Risk assessments help identify priority risk areas to target when building the compliance program’s education, auditing, monitoring, and communication plans. This is an essential process for launching an effective compliance program. A baseline risk assessment forms the foundation of a new compliance program. The dynamic nature of an organization and its risk portfolio requires an ongoing look at priority risks to keep the program aware of real, potential, and emerging risk areas that need to be monitored and addressed.
Chapter eight of the Federal Sentencing Guidelines suggests that organizations conduct ongoing risk assessments. Additionally, the HHS OIG reinforces the need for a dynamic risk assessment process in its enforcement agreements with organizations. This process involves ongoing risk area reviews, with results incorporated into its compliance prioritization of organizational risks.
Baseline Compliance Risk Assessment
After completing the initial infrastructure design, the next step in launching an effective compliance program is conducting a baseline compliance risk assessment of the organization’s operations. A baseline compliance risk assessment is the starting point for understanding the compliance risk profile of an organization. It can be used to compare the risk environment of the organization at one point in time with another point in time. This baseline information helps provide an indicator of whether progress has been made in minimizing or resolving identified risks. Also, as you review risks dynamically and on an ongoing basis, you will be able to compare findings with the baseline risk assessment to identify new risks.

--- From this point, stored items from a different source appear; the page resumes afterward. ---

[src/geometry_stage_pkg.sv]
// Constants, field layout and helpers for the geometry stage state decode
`default_nettype none
package geometry_stage_pkg;
   // Register byte offsets on the AXI4-Lite slave
   localparam int ADDR_W = 8;
   localparam logic [7:0] ADDR_DESC_W4 = 8'h00;
   localparam logic [7:0] ADDR_DESC_W5 = 8'h04;
   localparam logic [7:0] ADDR_STATE_BASE = 8'h08;
   localparam logic [7:0] ADDR_CTRL = 8'h0C;
   localparam logic [7:0] ADDR_STATUS = 8'h10;
   localparam logic [7:0] ADDR_SAMPLER = 8'h14;
   // Descriptor word 4 field positions
   localparam int THR_MSB = 29;
   localparam int THR_LSB = 25;
   localparam int ALLOC_MSB = 23;
   localparam int ALLOC_LSB = 19;
   localparam int COUNT_MSB = 17;
   localparam int COUNT_LSB = 11;
   // Bits 18, 10:9, 8 and 7:0 must be zero
   localparam logic [31:0] RESV_MASK = 32'h0004_07FF;
   // Descriptor word 5: sampler pointer, 32-byte granules
   localparam int PTR_MSB = 31;
   localparam int PTR_LSB = 5;
   localparam int GRANULE_SHIFT = 5;
   // Legal entry counts while the stage is enabled
   localparam logic [6:0] COUNT_MIN = 7'h01;
   localparam logic [6:0] COUNT_MAX = 7'h20;
   // Thread field value that means two threads
   localparam logic [4:0] DUAL_THREADS_M1 = 5'h01;
   // Control register bits
   localparam int CTRL_ENABLE = 0;
   localparam int CTRL_LOAD = 1;
   localparam int CTRL_FENCE = 2;
   // Status register layout
   localparam int ST_PEND = 0;
   localparam int ST_ERR = 1;
   localparam int ST_DUAL = 2;
   localparam int ST_ENT_LSB = 8;
   localparam int ST_ROWS_LSB = 16;
   // Reset values and bus responses
   localparam logic [31:0] WORD_RESET = 32'h0000_0000;
   localparam logic [1:0] RESP_OKAY = 2'h0;
   localparam logic [1:0] RESP_SLVERR = 2'h2;
   // Fence tracking states, one-hot
   typedef enum logic [1:0] {FENCE_IDLE = 2'b01, FENCE_WAIT = 2'b10} fence_e;

   // Allocation code to 512-bit units
   function automatic logic [5:0] units_of(input logic [4:0] code);
      units_of = {1'b0, code} + 6'h01;
   endfunction : units_of

   // Allocation code to 256-bit rows, two per unit
   function automatic logic [6:0] rows_of(input logic [4:0] code);
      rows_of = {units_of(code), 1'b0};
   endfunction : rows_of

   // Byte-lane merge for register writes
   function automatic logic [31:0] merge(input logic [31:0] old, input logic [31:0] din,
                                         input logic [3:0] strb);
      merge = old;
      for (int i = 0; i < 4; i++) begin
         if (strb[i]) begin
            merge[i*8 +: 8] = din[i*8 +: 8];
         end
      end
   endfunction : merge
endpackage : geometry_stage_pkg
`default_nettype wire

[src/geometry_stage_decode.sv]
// Field extraction from the staged descriptor words
`timescale 1ns/1ps
`default_nettype none
module geometry_stage_decode (
   // Staged descriptor words
   input wire logic [31:0] desc_w4,
   input wire logic [31:0] desc_w5,
   input wire logic [31:0] state_base,
   // Decoded fields
   output logic [4:0] threads_m1,
   output logic [4:0] alloc_code,
   output logic [6:0] entry_count,
   output logic [31:0] sampler_addr,
   output logic resv_bad
);
   logic [26:0] sampler_ptr; // Offset in 32-byte granules

   // Plain slices, plus the sampler address sum and the reserved-bit check done here
   always_comb begin
      threads_m1 = desc_w4[geometry_stage_pkg::THR_MSB:geometry_stage_pkg::THR_LSB];
      alloc_code = desc_w4[geometry_stage_pkg::ALLOC_MSB:geometry_stage_pkg::ALLOC_LSB];
      entry_count = desc_w4[geometry_stage_pkg::COUNT_MSB:geometry_stage_pkg::COUNT_LSB];
      sampler_ptr = desc_w5[geometry_stage_pkg::PTR_MSB:geometry_stage_pkg::PTR_LSB];
      // Granule offset added to the general state base
      sampler_addr = state_base + {sampler_ptr, 5'h00};
      resv_bad = |(desc_w4 & geometry_stage_pkg::RESV_MASK);
   end
endmodule : geometry_stage_decode
`default_nettype wire

[src/geometry_stage_state_decode.sv]
// Geometry stage descriptor decode with AXI4-Lite register access
//
// The implementer's own choices: the placing of the registers and the AXI4-Lite interface to the registers.
`timescale 1ns/1ps
`default_nettype none
// How it works
// Allocation size field sizes every owned entry
// Codes 0..31 give 2..64 rows
// Size and count change only after fence
// Entry count is seven-bit plain count
// Count 1..32 when enabled, else ignored
// Dual thread: even count, half each
// Software writes zero to reserved bits
// Sampler pointer counts 32-byte granules
// Sampler state stays below 4G boundary; the sampler_addr sum wraps and is not flagged
// Thread field value one means dual
// Sampler address is base plus pointer<<5
module geometry_stage_state_decode (
   // Clock and reset
   input wire logic aclk,
   input wire logic aresetn,
   // Write address channel
   input wire logic [7:0] awaddr,
   input wire logic [2:0] awprot,
   input wire logic awvalid,
   output logic awready,
   // Write data channel
   input wire logic [31:0] wdata,
   input wire logic [3:0] wstrb,
   input wire logic wvalid,
   output logic wready,
   // Write response channel
   output logic [1:0] bresp,
   output logic bvalid,
   input wire logic bready,
   // Read address channel
   input wire logic [7:0] araddr,
   input wire logic [2:0] arprot,
   input wire logic arvalid,
   output logic arready,
   // Read data channel
   output logic [31:0] rdata,
   output logic [1:0] rresp,
   output logic rvalid,
   input wire logic rready,
   // Decoded state for dispatch and entry store allocator
   output logic stage_enable,
   output logic dual_thread,
   output logic [5:0] entry_units,
   output logic [6:0] entry_rows,
   output logic [6:0] entry_count,
   output logic [6:0] thread_entries,
   output logic [31:0] sampler_addr,
   output logic fence_pending,
   output logic config_error
);
   // Staged descriptor words, written by software
   logic [31:0] desc_w4, next_desc_w4;
   logic [31:0] desc_w5, next_desc_w5;
   logic [31:0] state_base, next_state_base;
   logic next_stage_enable;
   // Active state taken at load
   logic [4:0] act_threads_m1, next_act_threads_m1;
   logic [31:0] next_sampler_addr;
   logic next_dual_thread;
   // Pending size and count, waiting for the fence
   logic [4:0] pend_alloc, next_pend_alloc;
   logic [6:0] pend_count, next_pend_count;
   logic [4:0] act_alloc, next_act_alloc;
   logic [6:0] act_count, next_act_count;
   logic act_resv, next_act_resv;
   geometry_stage_pkg::fence_e fence_state, next_fence_state;
   // Bus response state
   logic next_bvalid, next_rvalid;
   logic [1:0] next_bresp, next_rresp;
   logic [31:0] next_rdata;
   // Decoder outputs
   logic [4:0] dec_threads_m1;
   logic [4:0] dec_alloc;
   logic [6:0] dec_count;
   logic [31:0] dec_sampler_addr;
   logic dec_resv;
   // Handshake terms
   logic wr_go, rd_go, load_go, fence_go;
   logic [7:0] wr_addr, rd_addr;
   logic [31:0] ctrl_word;

   geometry_stage_decode u_decode (
      .desc_w4(desc_w4),
      .desc_w5(desc_w5),
      .state_base(state_base),
      .threads_m1(dec_threads_m1),
      .alloc_code(dec_alloc),
      .entry_count(dec_count),
      .sampler_addr(dec_sampler_addr),
      .resv_bad(dec_resv)
   );

   // Write taken only with both address and data; one write in flight
   assign wr_go = awvalid && wvalid && !bvalid;
   assign awready = wr_go;
   assign wready = wr_go;
   assign rd_go = arvalid && !rvalid;
   assign arready = !rvalid;
   assign wr_addr = {awaddr[7:2], 2'h0};
   assign rd_addr = {araddr[7:2], 2'h0};
   assign ctrl_word = geometry_stage_pkg::merge(geometry_stage_pkg::WORD_RESET, wdata, wstrb);
   // Load and fence are write-one pulses in the control register
   assign load_go = wr_go && wr_addr == geometry_stage_pkg::ADDR_CTRL
                    && ctrl_word[geometry_stage_pkg::CTRL_LOAD];
   assign fence_go = wr_go && wr_addr == geometry_stage_pkg::ADDR_CTRL
                     && ctrl_word[geometry_stage_pkg::CTRL_FENCE];

   // Register writes, load and fence
   always_comb begin
      next_desc_w4 = desc_w4;
      next_desc_w5 = desc_w5;
      next_state_base = state_base;
      next_stage_enable = stage_enable;
      next_act_threads_m1 = act_threads_m1;
      next_sampler_addr = sampler_addr;
      next_dual_thread = dual_thread;
      next_pend_alloc = pend_alloc;
      next_pend_count = pend_count;
      next_act_alloc = act_alloc;
      next_act_count = act_count;
      next_act_resv = act_resv;
      next_fence_state = fence_state;
      next_bvalid = bvalid && !bready;
      next_bresp = bresp;
      if (wr_go) begin
         next_bvalid = 1'b1;
         next_bresp = geometry_stage_pkg::RESP_OKAY;
         case (wr_addr)
            geometry_stage_pkg::ADDR_DESC_W4:
               next_desc_w4 = geometry_stage_pkg::merge(desc_w4, wdata, wstrb);
            geometry_stage_pkg::ADDR_DESC_W5:
               next_desc_w5 = geometry_stage_pkg::merge(desc_w5, wdata, wstrb);
            geometry_stage_pkg::ADDR_STATE_BASE:
               next_state_base = geometry_stage_pkg::merge(state_base, wdata, wstrb);
            geometry_stage_pkg::ADDR_CTRL:
               next_stage_enable = ctrl_word[geometry_stage_pkg::CTRL_ENABLE];
            // Status and sampler address are read-only
            geometry_stage_pkg::ADDR_STATUS, geometry_stage_pkg::ADDR_SAMPLER:
               next_bresp = geometry_stage_pkg::RESP_OKAY;
            default: next_bresp = geometry_stage_pkg::RESP_SLVERR;
         endcase
      end
      if (load_go) begin
         // Pointer and thread count take effect at once
         next_act_threads_m1 = dec_threads_m1;
         next_dual_thread = dec_threads_m1 == geometry_stage_pkg::DUAL_THREADS_M1;
         next_sampler_addr = dec_sampler_addr;
         next_act_resv = dec_resv;
         // Size and count are parked until the fence arrives
         next_pend_alloc = dec_alloc;
         next_pend_count = dec_count;
         if (dec_alloc != act_alloc || dec_count != act_count) begin
            next_fence_state = geometry_stage_pkg::FENCE_WAIT;
         end
      end
      if (fence_go) begin
         // Fence in the same write as a load applies the new values
         next_act_alloc = next_pend_alloc;
         next_act_count = next_pend_count;
         next_fence_state = geometry_stage_pkg::FENCE_IDLE;
      end
      case (fence_state)
         geometry_stage_pkg::FENCE_IDLE, geometry_stage_pkg::FENCE_WAIT: ;
         default: next_fence_state = geometry_stage_pkg::FENCE_IDLE;
      endcase
   end

   // Registers of the write side
   always_ff @(posedge aclk) begin
      if (!aresetn) begin
         desc_w4 <= geometry_stage_pkg::WORD_RESET;
         desc_w5 <= geometry_stage_pkg::WORD_RESET;
         state_base <= geometry_stage_pkg::WORD_RESET;
         stage_enable <= 1'b0;
         act_threads_m1 <= 5'h00;
         sampler_addr <= geometry_stage_pkg::WORD_RESET;
         dual_thread <= 1'b0;
         pend_alloc <= 5'h00;
         pend_count <= 7'h00;
         act_alloc <= 5'h00;
         act_count <= 7'h00;
         act_resv <= 1'b0;
         fence_state <= geometry_stage_pkg::FENCE_IDLE;
         bvalid <= 1'b0;
         bresp <= geometry_stage_pkg::RESP_OKAY;
      end else begin
         desc_w4 <= next_desc_w4;
         desc_w5 <= next_desc_w5;
         state_base <= next_state_base;
         stage_enable <= next_stage_enable;
         act_threads_m1 <= next_act_threads_m1;
         sampler_addr <= next_sampler_addr;
         dual_thread <= next_dual_thread;
         pend_alloc <= next_pend_alloc;
         pend_count <= next_pend_count;
         act_alloc <= next_act_alloc;
         act_count <= next_act_count;
         act_resv <= next_act_resv;
         fence_state <= next_fence_state;
         bvalid <= next_bvalid;
         bresp <= next_bresp;
      end
   end

   // Outputs derived from the fenced values, the state taken at load and the enable
   always_comb begin
      entry_units = geometry_stage_pkg::units_of(act_alloc);
      entry_rows = geometry_stage_pkg::rows_of(act_alloc);
      // Count means nothing while the stage is off
      entry_count = stage_enable ? act_count : 7'h00;
      thread_entries = dual_thread ? {1'b0, entry_count[6:1]} : entry_count;
      fence_pending = fence_state == geometry_stage_pkg::FENCE_WAIT;
      // Flags programming the device cannot honour
      config_error = stage_enable && (act_count < geometry_stage_pkg::COUNT_MIN
                     || act_count > geometry_stage_pkg::COUNT_MAX
                     || (dual_thread && act_count[0]) || act_resv);
   end

   // Read mux and response
   always_comb begin
      next_rvalid = rvalid && !rready;
      next_rdata = rdata;
      next_rresp = rresp;
      if (rd_go) begin
         next_rvalid = 1'b1;
         next_rresp = geometry_stage_pkg::RESP_OKAY;
         next_rdata = geometry_stage_pkg::WORD_RESET;
         case (rd_addr)
            geometry_stage_pkg::ADDR_DESC_W4: next_rdata = desc_w4;
            geometry_stage_pkg::ADDR_DESC_W5: next_rdata = desc_w5;
            geometry_stage_pkg::ADDR_STATE_BASE: next_rdata = state_base;
            geometry_stage_pkg::ADDR_CTRL:
               next_rdata[geometry_stage_pkg::CTRL_ENABLE] = stage_enable;
            geometry_stage_pkg::ADDR_STATUS: begin
               next_rdata[geometry_stage_pkg::ST_PEND] = fence_pending;
               next_rdata[geometry_stage_pkg::ST_ERR] = config_error;
               next_rdata[geometry_stage_pkg::ST_DUAL] = dual_thread;
               next_rdata[geometry_stage_pkg::ST_ENT_LSB +: 7] = thread_entries;
               next_rdata[geometry_stage_pkg::ST_ROWS_LSB +: 7] = entry_rows;
            end
            geometry_stage_pkg::ADDR_SAMPLER: next_rdata = sampler_addr;
            default: next_rresp = geometry_stage_pkg::RESP_SLVERR;
         endcase
      end
   end

   // Registers of the read side
   always_ff @(posedge aclk) begin
      if (!aresetn) begin
         rvalid <= 1'b0;
         rdata <= geometry_stage_pkg::WORD_RESET;
         rresp <= geometry_stage_pkg::RESP_OKAY;
      end else begin
         rvalid <= next_rvalid;
         rdata <= next_rdata;
         rresp <= next_rresp;
      end
   end
endmodule : geometry_stage_state_decode
`default_nettype wire
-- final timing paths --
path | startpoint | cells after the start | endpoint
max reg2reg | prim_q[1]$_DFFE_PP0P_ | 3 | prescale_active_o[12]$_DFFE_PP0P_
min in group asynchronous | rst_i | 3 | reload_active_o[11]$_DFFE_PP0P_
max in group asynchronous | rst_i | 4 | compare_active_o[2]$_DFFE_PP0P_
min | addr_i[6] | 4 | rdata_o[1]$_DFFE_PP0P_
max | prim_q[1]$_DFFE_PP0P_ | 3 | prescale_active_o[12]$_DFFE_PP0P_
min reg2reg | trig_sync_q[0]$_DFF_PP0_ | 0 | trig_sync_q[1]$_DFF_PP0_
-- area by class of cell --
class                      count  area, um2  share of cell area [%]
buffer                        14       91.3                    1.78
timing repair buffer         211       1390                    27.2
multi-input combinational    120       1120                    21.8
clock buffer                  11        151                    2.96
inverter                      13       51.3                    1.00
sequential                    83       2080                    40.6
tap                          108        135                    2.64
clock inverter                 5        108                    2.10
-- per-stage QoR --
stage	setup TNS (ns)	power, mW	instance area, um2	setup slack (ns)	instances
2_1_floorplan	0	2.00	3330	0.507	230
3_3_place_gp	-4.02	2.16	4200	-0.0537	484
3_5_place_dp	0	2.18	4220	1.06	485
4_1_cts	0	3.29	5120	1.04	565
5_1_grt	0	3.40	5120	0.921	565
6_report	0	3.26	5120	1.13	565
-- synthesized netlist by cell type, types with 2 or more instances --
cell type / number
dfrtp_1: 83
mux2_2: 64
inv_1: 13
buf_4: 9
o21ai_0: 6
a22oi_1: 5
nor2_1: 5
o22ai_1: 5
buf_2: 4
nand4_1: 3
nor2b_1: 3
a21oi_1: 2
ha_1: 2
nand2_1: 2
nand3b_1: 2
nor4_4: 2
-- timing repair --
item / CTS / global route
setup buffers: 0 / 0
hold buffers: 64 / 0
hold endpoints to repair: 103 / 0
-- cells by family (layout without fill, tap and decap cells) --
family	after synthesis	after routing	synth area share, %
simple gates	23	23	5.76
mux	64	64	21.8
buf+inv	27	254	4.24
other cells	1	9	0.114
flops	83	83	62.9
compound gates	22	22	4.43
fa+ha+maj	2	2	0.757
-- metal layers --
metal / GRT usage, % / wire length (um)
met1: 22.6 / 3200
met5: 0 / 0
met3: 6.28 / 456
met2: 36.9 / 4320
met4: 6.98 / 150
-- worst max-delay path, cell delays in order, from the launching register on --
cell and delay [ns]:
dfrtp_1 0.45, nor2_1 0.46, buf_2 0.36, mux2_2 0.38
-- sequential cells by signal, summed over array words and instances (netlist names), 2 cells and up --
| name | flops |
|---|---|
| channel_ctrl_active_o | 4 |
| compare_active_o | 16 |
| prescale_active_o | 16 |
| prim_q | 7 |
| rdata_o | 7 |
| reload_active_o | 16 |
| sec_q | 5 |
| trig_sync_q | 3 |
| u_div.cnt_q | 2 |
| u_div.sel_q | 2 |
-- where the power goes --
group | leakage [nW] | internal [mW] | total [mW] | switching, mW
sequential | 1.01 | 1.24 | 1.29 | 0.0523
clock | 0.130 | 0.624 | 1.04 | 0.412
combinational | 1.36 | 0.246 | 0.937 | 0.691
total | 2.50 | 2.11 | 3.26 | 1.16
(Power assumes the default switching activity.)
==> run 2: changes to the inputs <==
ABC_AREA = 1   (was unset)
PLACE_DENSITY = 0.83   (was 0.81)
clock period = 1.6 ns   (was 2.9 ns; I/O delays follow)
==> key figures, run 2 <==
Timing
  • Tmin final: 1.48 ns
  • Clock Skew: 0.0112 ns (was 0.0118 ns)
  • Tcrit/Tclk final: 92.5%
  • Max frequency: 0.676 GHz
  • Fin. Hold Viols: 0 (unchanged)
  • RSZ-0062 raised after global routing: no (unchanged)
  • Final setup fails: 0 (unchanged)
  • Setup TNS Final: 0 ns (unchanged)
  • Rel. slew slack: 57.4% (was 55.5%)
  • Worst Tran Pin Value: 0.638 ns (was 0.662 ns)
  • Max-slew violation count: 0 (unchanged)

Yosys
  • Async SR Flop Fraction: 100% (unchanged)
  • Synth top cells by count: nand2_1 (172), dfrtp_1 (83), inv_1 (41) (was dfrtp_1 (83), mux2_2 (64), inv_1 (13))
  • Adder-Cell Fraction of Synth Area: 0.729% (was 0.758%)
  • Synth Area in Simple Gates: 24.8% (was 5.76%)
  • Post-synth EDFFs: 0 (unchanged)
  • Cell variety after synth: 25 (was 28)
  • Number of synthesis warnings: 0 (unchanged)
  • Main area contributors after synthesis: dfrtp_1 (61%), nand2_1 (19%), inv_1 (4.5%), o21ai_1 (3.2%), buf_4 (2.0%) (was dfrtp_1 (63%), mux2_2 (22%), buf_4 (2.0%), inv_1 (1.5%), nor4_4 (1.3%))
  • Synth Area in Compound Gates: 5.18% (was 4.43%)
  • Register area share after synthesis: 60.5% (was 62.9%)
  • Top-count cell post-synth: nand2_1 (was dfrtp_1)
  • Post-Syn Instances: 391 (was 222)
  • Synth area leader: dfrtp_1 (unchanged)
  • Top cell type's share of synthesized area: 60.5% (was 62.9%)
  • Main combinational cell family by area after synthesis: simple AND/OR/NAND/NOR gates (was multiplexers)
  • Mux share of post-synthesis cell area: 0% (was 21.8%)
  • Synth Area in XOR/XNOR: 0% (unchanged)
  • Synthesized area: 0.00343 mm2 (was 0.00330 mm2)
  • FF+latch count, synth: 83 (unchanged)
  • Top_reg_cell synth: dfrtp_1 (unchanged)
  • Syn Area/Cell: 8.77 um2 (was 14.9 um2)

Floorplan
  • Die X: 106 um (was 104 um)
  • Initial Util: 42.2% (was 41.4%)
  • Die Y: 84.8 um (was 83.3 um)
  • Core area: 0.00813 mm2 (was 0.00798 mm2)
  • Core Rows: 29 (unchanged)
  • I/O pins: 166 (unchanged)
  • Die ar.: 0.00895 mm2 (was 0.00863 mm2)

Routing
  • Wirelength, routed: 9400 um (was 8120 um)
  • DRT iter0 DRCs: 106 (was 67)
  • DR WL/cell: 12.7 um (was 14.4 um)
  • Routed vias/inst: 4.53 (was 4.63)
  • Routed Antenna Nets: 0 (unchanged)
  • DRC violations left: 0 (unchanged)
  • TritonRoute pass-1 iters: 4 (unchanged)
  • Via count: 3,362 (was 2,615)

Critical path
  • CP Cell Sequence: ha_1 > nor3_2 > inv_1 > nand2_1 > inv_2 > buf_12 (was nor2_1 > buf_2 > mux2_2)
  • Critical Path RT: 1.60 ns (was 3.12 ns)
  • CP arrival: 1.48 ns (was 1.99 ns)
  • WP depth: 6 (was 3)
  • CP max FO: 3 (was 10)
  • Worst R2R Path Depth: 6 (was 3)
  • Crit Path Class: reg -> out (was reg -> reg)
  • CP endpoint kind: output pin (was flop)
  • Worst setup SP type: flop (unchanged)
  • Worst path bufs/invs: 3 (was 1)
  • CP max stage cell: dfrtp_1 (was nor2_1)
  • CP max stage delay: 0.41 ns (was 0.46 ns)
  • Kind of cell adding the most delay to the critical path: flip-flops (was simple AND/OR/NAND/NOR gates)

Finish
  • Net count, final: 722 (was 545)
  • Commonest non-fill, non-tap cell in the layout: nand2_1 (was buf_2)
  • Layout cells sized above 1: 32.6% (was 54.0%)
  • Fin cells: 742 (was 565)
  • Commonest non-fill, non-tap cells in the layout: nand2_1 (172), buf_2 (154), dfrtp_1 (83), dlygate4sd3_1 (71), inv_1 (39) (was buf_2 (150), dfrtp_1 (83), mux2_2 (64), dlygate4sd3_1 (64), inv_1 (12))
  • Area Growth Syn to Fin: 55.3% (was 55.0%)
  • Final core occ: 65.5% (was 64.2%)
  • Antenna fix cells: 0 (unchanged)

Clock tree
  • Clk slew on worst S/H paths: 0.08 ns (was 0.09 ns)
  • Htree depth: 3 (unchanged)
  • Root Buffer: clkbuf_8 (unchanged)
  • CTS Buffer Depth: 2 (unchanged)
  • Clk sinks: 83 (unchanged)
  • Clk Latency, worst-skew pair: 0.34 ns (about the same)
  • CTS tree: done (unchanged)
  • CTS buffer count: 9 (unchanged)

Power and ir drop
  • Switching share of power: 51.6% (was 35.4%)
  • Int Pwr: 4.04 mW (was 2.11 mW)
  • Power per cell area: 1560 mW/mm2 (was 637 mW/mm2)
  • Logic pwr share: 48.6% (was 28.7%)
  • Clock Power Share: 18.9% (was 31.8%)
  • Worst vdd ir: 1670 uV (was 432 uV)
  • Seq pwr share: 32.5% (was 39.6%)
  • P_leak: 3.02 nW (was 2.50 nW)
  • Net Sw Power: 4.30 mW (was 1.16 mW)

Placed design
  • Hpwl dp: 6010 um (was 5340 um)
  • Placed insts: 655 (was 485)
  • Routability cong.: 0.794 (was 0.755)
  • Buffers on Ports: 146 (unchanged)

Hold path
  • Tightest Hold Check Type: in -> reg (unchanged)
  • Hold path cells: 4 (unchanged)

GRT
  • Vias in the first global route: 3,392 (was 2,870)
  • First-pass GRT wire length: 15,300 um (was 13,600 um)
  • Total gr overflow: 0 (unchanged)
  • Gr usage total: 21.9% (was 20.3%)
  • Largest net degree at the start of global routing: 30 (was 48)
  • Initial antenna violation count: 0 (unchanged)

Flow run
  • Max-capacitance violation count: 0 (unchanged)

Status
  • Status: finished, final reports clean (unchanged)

Consider current risk assessment activities already occurring in the organization when developing processes for conducting the baseline compliance risk assessment. The compliance officer should not duplicate efforts around this process. If other functions are performing risk assessments, leverage those processes and either join their efforts or ensure they have compliance-related content included, participate in discussions about process, and discuss receiving the report of their outcomes. Also, leverage other functional activities that gather risk information, such as internal audit risk assessments, quality risk assessments, and security risk assessments.
Dynamic/Ongoing Risk Assessment
Established programs should conduct ongoing risk assessments to identify new or emerging risks or evaluate if risks may have escalated since the baseline risk assessment was conducted.
The methodology for ongoing risk assessments can vary depending on the organization’s capacity and available resources. Ongoing risk assessments can be performed throughout the year as a mini-version of the annual or initial program baseline risk assessment. These risk assessment activities could include using baseline results and interviewing management to identify any areas that have escalated, been resolved, or have emerged since the last assessment activity occurred. Frequency of conducting the ongoing risk assessment also varies according to capacity and resources available. However, it is recommended to review the previous results against the current state at least once or twice during the year to ensure that compliance program elements are continually addressing the organization’s key risk priorities and to minimize any surprises.